- _PROBLEM DESCRIPTION_
Print this span of the material below exactly: the line with "assign rsp_o_busy_mask = rsp_o_i.busy_mask;", the line with "export SDC_FILE = /design/constraint.sdc", and every line between them, but nothing else.

- _EXERCISE DATA_
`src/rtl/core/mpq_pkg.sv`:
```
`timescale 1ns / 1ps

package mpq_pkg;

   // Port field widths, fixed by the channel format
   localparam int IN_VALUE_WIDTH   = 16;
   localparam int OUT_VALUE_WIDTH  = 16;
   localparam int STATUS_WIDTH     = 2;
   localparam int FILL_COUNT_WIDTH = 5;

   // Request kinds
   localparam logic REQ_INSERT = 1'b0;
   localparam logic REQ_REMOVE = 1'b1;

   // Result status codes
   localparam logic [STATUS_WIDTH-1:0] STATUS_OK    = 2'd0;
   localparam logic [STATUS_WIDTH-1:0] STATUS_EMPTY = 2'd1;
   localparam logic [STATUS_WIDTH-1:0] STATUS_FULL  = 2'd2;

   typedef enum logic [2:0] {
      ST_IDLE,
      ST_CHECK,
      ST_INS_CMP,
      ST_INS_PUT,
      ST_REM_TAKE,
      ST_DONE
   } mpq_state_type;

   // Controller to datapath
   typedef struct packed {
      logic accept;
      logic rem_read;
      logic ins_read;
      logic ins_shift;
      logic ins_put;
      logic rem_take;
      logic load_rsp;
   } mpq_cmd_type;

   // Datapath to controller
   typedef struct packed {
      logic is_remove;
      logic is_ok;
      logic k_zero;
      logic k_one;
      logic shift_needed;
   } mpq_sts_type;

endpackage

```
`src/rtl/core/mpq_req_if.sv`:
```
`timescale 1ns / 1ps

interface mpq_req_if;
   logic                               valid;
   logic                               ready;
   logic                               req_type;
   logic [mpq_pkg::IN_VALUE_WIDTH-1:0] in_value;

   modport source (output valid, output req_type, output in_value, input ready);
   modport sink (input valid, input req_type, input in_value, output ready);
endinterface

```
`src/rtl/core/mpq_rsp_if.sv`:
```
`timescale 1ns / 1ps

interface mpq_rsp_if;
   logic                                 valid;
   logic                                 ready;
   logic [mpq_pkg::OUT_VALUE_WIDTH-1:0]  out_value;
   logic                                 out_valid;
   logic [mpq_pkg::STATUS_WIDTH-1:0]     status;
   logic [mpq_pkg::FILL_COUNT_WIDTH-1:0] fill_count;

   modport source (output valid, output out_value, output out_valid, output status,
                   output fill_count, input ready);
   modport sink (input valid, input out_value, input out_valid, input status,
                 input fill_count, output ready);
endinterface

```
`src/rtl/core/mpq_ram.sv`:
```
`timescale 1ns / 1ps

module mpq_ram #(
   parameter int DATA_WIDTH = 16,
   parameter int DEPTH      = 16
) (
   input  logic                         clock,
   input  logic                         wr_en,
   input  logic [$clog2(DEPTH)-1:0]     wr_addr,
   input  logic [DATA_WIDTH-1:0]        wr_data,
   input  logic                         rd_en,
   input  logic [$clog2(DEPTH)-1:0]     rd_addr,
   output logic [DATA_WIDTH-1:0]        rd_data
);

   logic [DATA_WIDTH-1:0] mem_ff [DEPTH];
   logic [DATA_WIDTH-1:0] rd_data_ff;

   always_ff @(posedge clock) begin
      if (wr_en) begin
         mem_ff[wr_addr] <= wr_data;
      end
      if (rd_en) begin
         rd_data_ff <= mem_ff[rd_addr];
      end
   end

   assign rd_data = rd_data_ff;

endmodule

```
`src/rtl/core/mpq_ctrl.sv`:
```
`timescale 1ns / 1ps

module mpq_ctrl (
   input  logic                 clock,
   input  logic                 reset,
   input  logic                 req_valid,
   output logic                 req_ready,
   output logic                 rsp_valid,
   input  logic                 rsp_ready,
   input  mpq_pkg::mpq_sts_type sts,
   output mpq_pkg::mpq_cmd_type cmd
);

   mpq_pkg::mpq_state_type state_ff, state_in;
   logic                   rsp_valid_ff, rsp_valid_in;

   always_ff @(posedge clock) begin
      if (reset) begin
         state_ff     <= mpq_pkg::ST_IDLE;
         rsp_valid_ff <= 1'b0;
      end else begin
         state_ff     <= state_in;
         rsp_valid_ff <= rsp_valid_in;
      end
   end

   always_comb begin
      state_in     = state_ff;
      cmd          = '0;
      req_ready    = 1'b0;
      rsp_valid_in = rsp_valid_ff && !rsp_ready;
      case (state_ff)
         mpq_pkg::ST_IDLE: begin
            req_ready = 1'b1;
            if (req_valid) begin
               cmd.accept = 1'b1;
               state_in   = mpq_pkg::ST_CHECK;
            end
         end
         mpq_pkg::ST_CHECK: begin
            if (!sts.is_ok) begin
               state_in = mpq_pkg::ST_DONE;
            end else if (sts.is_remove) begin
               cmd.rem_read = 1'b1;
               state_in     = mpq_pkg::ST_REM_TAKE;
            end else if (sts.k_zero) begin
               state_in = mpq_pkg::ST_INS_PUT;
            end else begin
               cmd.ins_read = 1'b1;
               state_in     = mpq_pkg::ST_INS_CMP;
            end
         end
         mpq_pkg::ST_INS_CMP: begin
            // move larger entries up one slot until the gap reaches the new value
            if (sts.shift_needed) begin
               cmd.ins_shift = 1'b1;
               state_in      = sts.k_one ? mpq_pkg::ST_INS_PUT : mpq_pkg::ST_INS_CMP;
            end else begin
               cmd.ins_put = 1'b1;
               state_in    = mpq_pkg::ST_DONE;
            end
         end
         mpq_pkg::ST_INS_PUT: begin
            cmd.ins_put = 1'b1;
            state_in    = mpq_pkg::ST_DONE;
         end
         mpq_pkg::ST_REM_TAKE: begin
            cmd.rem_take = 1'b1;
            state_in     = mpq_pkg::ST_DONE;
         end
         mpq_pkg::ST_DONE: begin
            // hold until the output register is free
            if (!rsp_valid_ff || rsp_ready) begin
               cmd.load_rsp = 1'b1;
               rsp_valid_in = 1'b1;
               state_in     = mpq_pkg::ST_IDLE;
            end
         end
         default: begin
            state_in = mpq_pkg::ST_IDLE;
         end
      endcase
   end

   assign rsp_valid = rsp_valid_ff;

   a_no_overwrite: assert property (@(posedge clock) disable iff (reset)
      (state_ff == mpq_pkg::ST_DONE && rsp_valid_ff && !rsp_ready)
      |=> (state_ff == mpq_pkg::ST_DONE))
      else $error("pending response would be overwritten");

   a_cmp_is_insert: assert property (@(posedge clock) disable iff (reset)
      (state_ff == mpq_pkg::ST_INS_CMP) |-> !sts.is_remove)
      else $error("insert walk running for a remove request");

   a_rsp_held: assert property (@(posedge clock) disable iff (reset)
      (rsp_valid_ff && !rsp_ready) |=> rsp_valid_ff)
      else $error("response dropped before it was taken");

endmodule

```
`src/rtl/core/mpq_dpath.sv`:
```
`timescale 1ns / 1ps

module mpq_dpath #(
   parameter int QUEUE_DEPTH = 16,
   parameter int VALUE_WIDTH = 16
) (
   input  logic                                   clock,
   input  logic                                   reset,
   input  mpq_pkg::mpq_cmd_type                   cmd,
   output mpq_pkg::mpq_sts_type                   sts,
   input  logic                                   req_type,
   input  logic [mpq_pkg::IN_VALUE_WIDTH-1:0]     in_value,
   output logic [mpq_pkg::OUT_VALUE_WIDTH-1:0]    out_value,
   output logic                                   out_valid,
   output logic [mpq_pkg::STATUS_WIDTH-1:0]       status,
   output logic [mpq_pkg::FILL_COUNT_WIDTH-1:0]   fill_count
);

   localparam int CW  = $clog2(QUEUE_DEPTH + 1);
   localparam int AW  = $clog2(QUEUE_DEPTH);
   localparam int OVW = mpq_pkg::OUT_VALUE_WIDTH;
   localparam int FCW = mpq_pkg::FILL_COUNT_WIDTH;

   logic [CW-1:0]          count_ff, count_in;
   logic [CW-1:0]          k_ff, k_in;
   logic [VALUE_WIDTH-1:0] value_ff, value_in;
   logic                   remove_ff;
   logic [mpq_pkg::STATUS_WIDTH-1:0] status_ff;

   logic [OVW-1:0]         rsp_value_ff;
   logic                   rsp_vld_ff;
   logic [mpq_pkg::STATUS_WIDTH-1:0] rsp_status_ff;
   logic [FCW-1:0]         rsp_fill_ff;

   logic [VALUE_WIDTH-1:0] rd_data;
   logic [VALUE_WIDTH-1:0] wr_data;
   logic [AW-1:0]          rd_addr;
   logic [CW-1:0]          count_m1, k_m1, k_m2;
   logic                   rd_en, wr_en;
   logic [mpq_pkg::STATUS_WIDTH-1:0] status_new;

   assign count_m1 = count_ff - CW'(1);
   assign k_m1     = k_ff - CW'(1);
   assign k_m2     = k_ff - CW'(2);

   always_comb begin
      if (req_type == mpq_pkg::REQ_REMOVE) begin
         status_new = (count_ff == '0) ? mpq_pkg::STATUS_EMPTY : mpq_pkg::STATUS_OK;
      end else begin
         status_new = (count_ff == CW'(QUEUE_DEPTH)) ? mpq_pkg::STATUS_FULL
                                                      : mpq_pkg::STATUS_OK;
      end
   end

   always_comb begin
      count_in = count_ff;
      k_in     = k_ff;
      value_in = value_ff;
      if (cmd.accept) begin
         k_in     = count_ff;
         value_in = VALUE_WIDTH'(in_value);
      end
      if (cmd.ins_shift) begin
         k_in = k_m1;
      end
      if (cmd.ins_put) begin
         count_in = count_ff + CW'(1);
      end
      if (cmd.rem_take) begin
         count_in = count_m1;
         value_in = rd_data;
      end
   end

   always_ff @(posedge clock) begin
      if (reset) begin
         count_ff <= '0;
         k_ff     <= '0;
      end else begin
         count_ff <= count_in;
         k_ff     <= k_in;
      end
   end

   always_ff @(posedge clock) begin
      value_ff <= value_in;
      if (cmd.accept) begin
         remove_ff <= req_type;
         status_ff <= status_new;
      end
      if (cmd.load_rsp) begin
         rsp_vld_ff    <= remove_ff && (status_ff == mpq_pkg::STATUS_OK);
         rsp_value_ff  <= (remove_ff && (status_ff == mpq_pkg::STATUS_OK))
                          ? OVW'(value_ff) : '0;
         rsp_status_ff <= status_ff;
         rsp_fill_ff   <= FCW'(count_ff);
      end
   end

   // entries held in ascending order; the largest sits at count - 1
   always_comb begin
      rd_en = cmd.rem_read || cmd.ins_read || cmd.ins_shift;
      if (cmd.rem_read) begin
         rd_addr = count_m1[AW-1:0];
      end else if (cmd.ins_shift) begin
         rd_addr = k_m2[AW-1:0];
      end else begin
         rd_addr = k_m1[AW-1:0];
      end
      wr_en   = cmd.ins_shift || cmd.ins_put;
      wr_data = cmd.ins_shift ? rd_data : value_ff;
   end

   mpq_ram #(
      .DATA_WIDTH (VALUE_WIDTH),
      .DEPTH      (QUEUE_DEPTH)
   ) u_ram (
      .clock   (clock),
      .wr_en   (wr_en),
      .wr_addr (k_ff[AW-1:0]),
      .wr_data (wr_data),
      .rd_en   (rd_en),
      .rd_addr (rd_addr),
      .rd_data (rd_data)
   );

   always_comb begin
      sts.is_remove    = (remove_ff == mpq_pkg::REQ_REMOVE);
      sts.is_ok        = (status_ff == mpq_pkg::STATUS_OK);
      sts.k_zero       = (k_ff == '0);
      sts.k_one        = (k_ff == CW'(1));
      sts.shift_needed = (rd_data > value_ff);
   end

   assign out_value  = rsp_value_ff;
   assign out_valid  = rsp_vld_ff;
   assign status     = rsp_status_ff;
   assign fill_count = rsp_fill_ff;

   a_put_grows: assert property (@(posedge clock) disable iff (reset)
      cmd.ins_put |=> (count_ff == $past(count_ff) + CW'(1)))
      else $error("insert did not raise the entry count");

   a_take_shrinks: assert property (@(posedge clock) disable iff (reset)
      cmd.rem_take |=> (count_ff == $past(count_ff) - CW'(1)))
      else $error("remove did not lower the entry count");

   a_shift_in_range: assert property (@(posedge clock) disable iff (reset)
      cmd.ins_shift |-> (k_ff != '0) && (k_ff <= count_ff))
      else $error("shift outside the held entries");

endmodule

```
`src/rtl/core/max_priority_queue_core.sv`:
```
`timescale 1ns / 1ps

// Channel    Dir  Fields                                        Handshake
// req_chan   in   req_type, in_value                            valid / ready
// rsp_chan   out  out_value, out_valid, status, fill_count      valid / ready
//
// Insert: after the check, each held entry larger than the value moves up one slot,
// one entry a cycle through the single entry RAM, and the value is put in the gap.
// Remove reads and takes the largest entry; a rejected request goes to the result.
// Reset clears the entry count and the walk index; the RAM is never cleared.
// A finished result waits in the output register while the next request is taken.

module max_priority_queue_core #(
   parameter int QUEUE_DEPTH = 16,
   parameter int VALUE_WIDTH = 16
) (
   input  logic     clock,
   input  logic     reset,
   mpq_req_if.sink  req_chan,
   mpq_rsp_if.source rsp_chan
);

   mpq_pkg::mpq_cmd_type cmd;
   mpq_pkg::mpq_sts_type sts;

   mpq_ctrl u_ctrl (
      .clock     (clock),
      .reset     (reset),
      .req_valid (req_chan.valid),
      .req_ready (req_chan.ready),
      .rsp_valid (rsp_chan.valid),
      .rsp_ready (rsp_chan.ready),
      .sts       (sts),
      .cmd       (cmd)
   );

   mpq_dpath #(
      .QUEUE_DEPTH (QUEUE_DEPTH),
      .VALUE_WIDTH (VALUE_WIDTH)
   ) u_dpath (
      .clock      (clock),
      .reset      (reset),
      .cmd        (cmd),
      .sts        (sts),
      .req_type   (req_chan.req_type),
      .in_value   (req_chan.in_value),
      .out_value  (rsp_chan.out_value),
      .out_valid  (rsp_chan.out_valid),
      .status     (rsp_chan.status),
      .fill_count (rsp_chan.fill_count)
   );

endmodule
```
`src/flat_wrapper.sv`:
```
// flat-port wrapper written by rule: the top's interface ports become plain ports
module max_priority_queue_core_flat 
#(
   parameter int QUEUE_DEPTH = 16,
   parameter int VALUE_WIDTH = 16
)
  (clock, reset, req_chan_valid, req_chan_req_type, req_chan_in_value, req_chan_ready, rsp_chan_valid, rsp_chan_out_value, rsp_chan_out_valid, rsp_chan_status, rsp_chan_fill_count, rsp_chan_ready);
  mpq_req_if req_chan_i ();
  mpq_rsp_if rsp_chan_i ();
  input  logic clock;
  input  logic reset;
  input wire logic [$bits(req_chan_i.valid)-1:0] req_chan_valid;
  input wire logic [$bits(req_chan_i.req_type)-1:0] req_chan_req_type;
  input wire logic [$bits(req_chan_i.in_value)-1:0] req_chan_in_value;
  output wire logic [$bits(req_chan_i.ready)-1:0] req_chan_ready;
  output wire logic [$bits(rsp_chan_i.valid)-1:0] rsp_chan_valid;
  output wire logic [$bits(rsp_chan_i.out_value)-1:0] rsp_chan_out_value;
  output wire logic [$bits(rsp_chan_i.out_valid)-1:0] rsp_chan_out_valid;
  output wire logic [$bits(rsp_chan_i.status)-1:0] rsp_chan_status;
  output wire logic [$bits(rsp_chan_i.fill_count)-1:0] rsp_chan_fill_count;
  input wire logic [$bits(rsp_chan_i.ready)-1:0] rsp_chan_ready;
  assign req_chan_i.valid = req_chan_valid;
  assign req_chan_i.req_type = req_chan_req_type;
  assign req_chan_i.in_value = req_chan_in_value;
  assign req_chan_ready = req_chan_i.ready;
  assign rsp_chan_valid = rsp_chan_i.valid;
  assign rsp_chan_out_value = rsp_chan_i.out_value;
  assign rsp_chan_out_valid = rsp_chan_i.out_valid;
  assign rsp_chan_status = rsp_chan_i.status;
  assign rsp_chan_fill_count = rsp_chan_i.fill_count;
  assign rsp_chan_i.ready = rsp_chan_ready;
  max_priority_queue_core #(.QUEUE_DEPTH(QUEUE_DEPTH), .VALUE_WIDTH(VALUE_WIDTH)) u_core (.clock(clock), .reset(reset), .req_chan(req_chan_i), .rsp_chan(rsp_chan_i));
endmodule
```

* * *

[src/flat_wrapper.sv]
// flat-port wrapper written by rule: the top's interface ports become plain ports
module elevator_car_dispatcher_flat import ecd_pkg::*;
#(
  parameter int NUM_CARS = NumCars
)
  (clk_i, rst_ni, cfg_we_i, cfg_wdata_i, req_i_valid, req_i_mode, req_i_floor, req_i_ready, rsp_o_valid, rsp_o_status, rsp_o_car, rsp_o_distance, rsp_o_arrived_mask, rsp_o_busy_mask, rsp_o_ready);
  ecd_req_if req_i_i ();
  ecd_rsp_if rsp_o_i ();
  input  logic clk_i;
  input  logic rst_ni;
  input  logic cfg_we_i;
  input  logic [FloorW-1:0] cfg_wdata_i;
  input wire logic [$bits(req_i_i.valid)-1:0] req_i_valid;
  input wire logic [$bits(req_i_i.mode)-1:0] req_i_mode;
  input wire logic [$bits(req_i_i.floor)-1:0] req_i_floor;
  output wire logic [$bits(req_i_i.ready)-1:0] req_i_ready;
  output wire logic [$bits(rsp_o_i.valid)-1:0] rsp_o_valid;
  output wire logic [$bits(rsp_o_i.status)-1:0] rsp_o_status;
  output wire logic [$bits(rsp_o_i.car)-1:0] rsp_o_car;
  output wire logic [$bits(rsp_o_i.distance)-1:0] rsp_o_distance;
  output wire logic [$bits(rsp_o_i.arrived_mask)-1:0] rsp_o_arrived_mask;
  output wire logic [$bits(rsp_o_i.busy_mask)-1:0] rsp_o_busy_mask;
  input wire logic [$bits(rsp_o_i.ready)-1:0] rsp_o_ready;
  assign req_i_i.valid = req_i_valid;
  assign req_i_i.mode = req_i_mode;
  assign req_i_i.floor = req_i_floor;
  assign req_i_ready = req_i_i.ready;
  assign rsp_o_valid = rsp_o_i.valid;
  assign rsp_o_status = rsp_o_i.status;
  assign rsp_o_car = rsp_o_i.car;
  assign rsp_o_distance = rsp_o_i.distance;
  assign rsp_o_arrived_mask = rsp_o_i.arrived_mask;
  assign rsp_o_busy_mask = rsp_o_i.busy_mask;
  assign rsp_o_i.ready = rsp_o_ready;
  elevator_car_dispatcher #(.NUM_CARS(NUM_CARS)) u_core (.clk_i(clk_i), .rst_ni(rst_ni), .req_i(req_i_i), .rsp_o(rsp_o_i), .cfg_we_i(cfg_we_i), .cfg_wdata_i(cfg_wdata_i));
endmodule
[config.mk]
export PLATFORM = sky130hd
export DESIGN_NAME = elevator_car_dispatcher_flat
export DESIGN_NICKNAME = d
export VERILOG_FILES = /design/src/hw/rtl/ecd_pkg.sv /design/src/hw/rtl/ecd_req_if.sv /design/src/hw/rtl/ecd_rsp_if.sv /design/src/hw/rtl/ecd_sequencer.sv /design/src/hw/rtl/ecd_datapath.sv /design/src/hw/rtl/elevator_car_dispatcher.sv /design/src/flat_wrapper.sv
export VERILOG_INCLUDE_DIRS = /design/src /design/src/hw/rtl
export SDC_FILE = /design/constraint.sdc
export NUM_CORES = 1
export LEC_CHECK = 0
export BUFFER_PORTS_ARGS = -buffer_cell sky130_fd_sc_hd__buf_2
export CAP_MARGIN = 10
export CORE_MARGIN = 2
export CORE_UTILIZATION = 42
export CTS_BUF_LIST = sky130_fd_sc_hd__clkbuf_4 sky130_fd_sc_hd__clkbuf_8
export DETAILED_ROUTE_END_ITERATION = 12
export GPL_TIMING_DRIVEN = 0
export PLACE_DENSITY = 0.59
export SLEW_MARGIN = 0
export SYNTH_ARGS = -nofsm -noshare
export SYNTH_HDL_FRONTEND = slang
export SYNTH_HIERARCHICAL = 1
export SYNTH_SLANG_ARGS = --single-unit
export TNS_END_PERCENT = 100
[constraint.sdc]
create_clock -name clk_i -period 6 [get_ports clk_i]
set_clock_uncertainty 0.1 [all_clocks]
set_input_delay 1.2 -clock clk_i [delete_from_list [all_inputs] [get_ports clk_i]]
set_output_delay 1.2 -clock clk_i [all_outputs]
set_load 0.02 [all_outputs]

- _WRITTEN ANSWER_
  assign rsp_o_busy_mask = rsp_o_i.busy_mask;
  assign rsp_o_i.ready = rsp_o_ready;
  elevator_car_dispatcher #(.NUM_CARS(NUM_CARS)) u_core (.clk_i(clk_i), .rst_ni(rst_ni), .req_i(req_i_i), .rsp_o(rsp_o_i), .cfg_we_i(cfg_we_i), .cfg_wdata_i(cfg_wdata_i));
endmodule
[config.mk]
export PLATFORM = sky130hd
export DESIGN_NAME = elevator_car_dispatcher_flat
export DESIGN_NICKNAME = d
export VERILOG_FILES = /design/src/hw/rtl/ecd_pkg.sv /design/src/hw/rtl/ecd_req_if.sv /design/src/hw/rtl/ecd_rsp_if.sv /design/src/hw/rtl/ecd_sequencer.sv /design/src/hw/rtl/ecd_datapath.sv /design/src/hw/rtl/elevator_car_dispatcher.sv /design/src/flat_wrapper.sv
export VERILOG_INCLUDE_DIRS = /design/src /design/src/hw/rtl
export SDC_FILE = /design/constraint.sdc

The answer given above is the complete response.